### src/cab_pkg.sv
// Shared types, constants and helpers for the clipped alpha-blend pixel writer.
// No dependencies; every other file in src imports this package.
package cab_pkg;

   // field widths
   localparam int COORD_W    = 16;
   localparam int CHAN_W     = 8;
   localparam int PIX_W      = 24;
   localparam int OUT_ADDR_W = 16;
   localparam int CFG_W      = 9;
   localparam int DIM_W      = 13;   // holds the largest frame dimension parameter
   localparam int ADDR_W     = 18;   // y*w+x with w, h below 512
   localparam int IDX_MAX_W  = 24;   // largest store index width

   // default store size
   localparam int MAX_WIDTH_DEF  = 256;
   localparam int MAX_HEIGHT_DEF = 256;

   // register map
   localparam int CSR_IDX_W = 2;
   localparam logic [CSR_IDX_W-1:0] CSR_FRAME_WIDTH  = 2'd0;
   localparam logic [CSR_IDX_W-1:0] CSR_FRAME_HEIGHT = 2'd1;
   localparam logic [CFG_W-1:0]     CFG_DIM_RESET    = 9'd256;

   // opaque alpha, channel full scale
   localparam logic [CHAN_W-1:0] CHAN_MAX = 8'hFF;

   // front-to-back queue
   localparam int QDEPTH = 4;
   localparam int QPTR_W = 2;
   localparam int QCNT_W = 3;

   typedef struct packed {
      logic signed [COORD_W-1:0] pos_x;
      logic signed [COORD_W-1:0] pos_y;
      logic [CHAN_W-1:0]         src_red;
      logic [CHAN_W-1:0]         src_green;
      logic [CHAN_W-1:0]         src_blue;
      logic [CHAN_W-1:0]         src_alpha;
   } cab_req_type;

   typedef struct packed {
      logic                  written;
      logic [OUT_ADDR_W-1:0] pixel_address;
      logic [PIX_W-1:0]      pixel_value;
   } cab_rsp_type;

   // classified word handed from front to back
   typedef struct packed {
      logic              clipped;
      logic              opaque;
      logic [ADDR_W-1:0] addr;
      logic [CHAN_W-1:0] red;
      logic [CHAN_W-1:0] green;
      logic [CHAN_W-1:0] blue;
      logic [CHAN_W-1:0] alpha;
   } cab_job_type;

   typedef enum logic [2:0] {
      BK_CLEAR,
      BK_IDLE,
      BK_READ,
      BK_MULT,
      BK_DONE
   } cab_back_state_type;

   // floor(s/255) for s <= 255*255: (s + (s>>8) + 1) >> 8
   function automatic logic [CHAN_W-1:0] div255(input logic [2*CHAN_W-1:0] s);
      logic [2*CHAN_W:0] t;
      t = {1'b0, s} + {9'b0, s[2*CHAN_W-1:CHAN_W]} + 17'd1;
      return t[2*CHAN_W-1:CHAN_W];
   endfunction

endpackage

### src/cab_front.sv
// Front end: takes request words, clips them against the frame and forms the address.
// Depends on cab_pkg.
module cab_front #(
   parameter int MAX_WIDTH  = cab_pkg::MAX_WIDTH_DEF,
   parameter int MAX_HEIGHT = cab_pkg::MAX_HEIGHT_DEF
) (
   input  logic                        clock,
   input  logic                        reset,
   input  logic                        req_push,
   output logic                        req_full,
   input  cab_pkg::cab_req_type        req_data,
   input  logic [cab_pkg::CFG_W-1:0]   frame_width,
   input  logic [cab_pkg::CFG_W-1:0]   frame_height,
   input  logic                        clearing,
   output logic                        q_push,
   output cab_pkg::cab_job_type        q_job,
   input  logic                        q_full
);
   import cab_pkg::*;

   localparam logic [DIM_W-1:0] MAXW = DIM_W'(MAX_WIDTH);
   localparam logic [DIM_W-1:0] MAXH = DIM_W'(MAX_HEIGHT);

   logic        stage_valid_ff, stage_valid_in;
   cab_req_type stage_ff, stage_in;
   logic        accept;
   logic [CFG_W-1:0]   w_eff, h_eff;
   logic [COORD_W-2:0] x_mag, y_mag;
   logic               clipped;
   logic [ADDR_W-1:0]  row_base, addr;

   // input stage handshake
   always_comb begin
      req_full       = clearing | (stage_valid_ff & q_full);
      accept         = req_push & ~req_full;
      q_push         = stage_valid_ff & ~q_full;
      stage_valid_in = accept | (stage_valid_ff & ~q_push);
      stage_in       = accept ? req_data : stage_ff;
   end

   always_ff @(posedge clock) begin
      if (reset) begin
         stage_valid_ff <= 1'b0;
      end else begin
         stage_valid_ff <= stage_valid_in;
      end
      stage_ff <= stage_in;
   end

   // clamp the configured size to the store
   always_comb begin
      w_eff = (DIM_W'(frame_width) > MAXW) ? MAXW[CFG_W-1:0] : frame_width;
      h_eff = (DIM_W'(frame_height) > MAXH) ? MAXH[CFG_W-1:0] : frame_height;
   end

   // clip and address
   always_comb begin
      x_mag    = stage_ff.pos_x[COORD_W-2:0];
      y_mag    = stage_ff.pos_y[COORD_W-2:0];
      clipped  = stage_ff.pos_x[COORD_W-1] | stage_ff.pos_y[COORD_W-1]
               | (x_mag >= (COORD_W-1)'(w_eff)) | (y_mag >= (COORD_W-1)'(h_eff));
      row_base = ADDR_W'(y_mag[CFG_W-1:0]) * ADDR_W'(w_eff);
      addr     = row_base + ADDR_W'(x_mag[CFG_W-1:0]);

      q_job.clipped = clipped;
      q_job.opaque  = (stage_ff.src_alpha == CHAN_MAX);
      q_job.addr    = clipped ? '0 : addr;
      q_job.red     = stage_ff.src_red;
      q_job.green   = stage_ff.src_green;
      q_job.blue    = stage_ff.src_blue;
      q_job.alpha   = stage_ff.src_alpha;
   end

endmodule

### config.mk
export PLATFORM = sky130hd
export DESIGN_NAME = cab_front
export DESIGN_NICKNAME = d
export VERILOG_FILES = /design/src/cab_pkg.sv /design/src/cab_front.sv
export SDC_FILE = /design/constraint.sdc
export NUM_CORES = 1
export LEC_CHECK = 0
export BUFFER_PORTS_ARGS = -buffer_cell sky130_fd_sc_hd__buf_4
export CAP_MARGIN = 30
export CORE_MARGIN = 4
export CORE_UTILIZATION = 56
export CTS_CLUSTER_SIZE = 40
export DETAILED_ROUTE_END_ITERATION = 6
export PLACE_DENSITY = 0.83
export SYNTH_ARGS = -nofsm -noshare
export SYNTH_HDL_FRONTEND = slang
export SYNTH_SLANG_ARGS = --single-unit
export TNS_END_PERCENT = 5
### constraint.sdc
create_clock -name clock -period 18.3 [get_ports clock]
set_input_delay 1.83 -clock clock [delete_from_list [all_inputs] [get_ports clock]]
set_output_delay 1.83 -clock clock [all_outputs]
set_load 0.02 [all_outputs]
==> impl_metrics.ini <==
[yosys]
syn_inst = 558
syn_nets = 771
synth_edf_count = 64
yosysSeqAreaShare = 0.332
async_reset_ff_frac = 0
ys_ff_latch = 65
synthFlopType = edfxtp_1
ys_warn_count = 0
synth_area_per_cell_sq_um = 10.5
syn_area_sq_um = 5840
ys_types = 44
yosys.area.top_type_share = 0.329
synth_top_area_cell = edfxtp_1
synthTopCellsByArea = edfxtp_1, fa_1, ha_1

[placed_design]
post-place-cells = 787
dpl.hpwl_mm = 10.5
post_dp_cell_area_sq_um = 6760
io_buffer_count = 140
gp_congestion = 0.864

[sta]
fin_crit_ns = 9.11
rsz0062_at_grt = false
relSlewSlack = 0.495
fin_skew_ns = 0.00799
setup_violations = 0
finalHoldViolations = 0
worstMarginPinSlew_ns = 0.757
final_min_period_over_clock_period = 0.498
hold_slack_ns = 0.586
timing.fmax_mhz = 110
fin_setup_tns_ns = 0
slew_viol_final = 0

[clock_network]
ctsHoldBuffers = 0
insertion_delay_ns = 0.33
clock-sinks = 65
cts-root-buf = clkbuf_8
cts_buffers = 9
path_clk_slew_ns = 0.07
ctsResizeCount = 0
post-cts-setup-buffer-count = 0
h-tree-depth = 3
cts_tree = yes
clock_path_buffers = 2

[drt]
drtAntennaViolNets = 0
detail_route.first_pass.iterations = 4
wire_per_inst_microns = 15.9
dr.first_iter.drc_count = 215
vias_per_cell = 5.22
drc = 0
drt-total-wl_mm = 12.7
num_vias = 4178

[layout]
final_common_cell = buf_4
design_area_sq_um = 6940
post-route-util = 0.678
antennaDiodeCount = 0
final_cells = 801
n_fill_cell = 752
final_cell_mix = buf_4, inv_1, ha_1
nNetsFinal = 875
syn2layout_area_growth_pct = 18.7
drive_above_1_share = 0.235

[critical_path]
required_ns = 16.47
crit_path_cell_trace = buf_4 -> nor2b_1 -> nand2_1 -> fa_1 -> inv_1 -> fa_1 -> inv_1 -> fa_1 -> inv_1 -> fa_1 -> inv_1 -> fa_1 -> inv_1 -> ha_1 -> or3_1 -> o211ai_2 -> a31oi_1 -> a2111o_1 -> a31oi_1 -> buf_4
cp_slowest_stage_delay_ns = 0.56
end_kind = output port
cp_max_fo = 18
cp_slowest_cell = fa_1
worst_ep_arrival_time_ns = 7.28
path_delay_family = adder cells
path_buf_inv = 7
path_class = in -> out
worstSetupStartpointType = input pin

[power_and_ir_drop]
power_per_cell_area_nw_per_um2 = 69.7
ir_drop_mv = 0.0894
p_leak_nw = 3.36

[global_route]
grt.met3_usage = 0.0687
met2_usage = 0.386
grt_pass1_vias = 4536
grt_pass1_wl_mm = 21.0
grt_overflow_total = 0
grt_busiest_layer = met2
grt_max_degree = 66
grt.met1_usage = 0.259
track_usage = 0.224
antenna_found_initial = 0

[floorplanning]
io_pins = 141
core_sq_um = 10200
die_w_microns = 110
initial_core_util = 0.571
dieArea_sq_um = 12100
fp-row-count = 37
die_y_microns = 110

[run]
max_cap_viol_count = 0

[min_path]
min_path_type = reg -> reg

[status]
status = finished clean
───
• Work request
Search the records for the word "parameter" and copy out every line that holds it.

• Written solution
   localparam int DIM_W      = 13;   // holds the largest frame dimension parameter
   parameter int MAX_WIDTH  = cab_pkg::MAX_WIDTH_DEF,
   parameter int MAX_HEIGHT = cab_pkg::MAX_HEIGHT_DEF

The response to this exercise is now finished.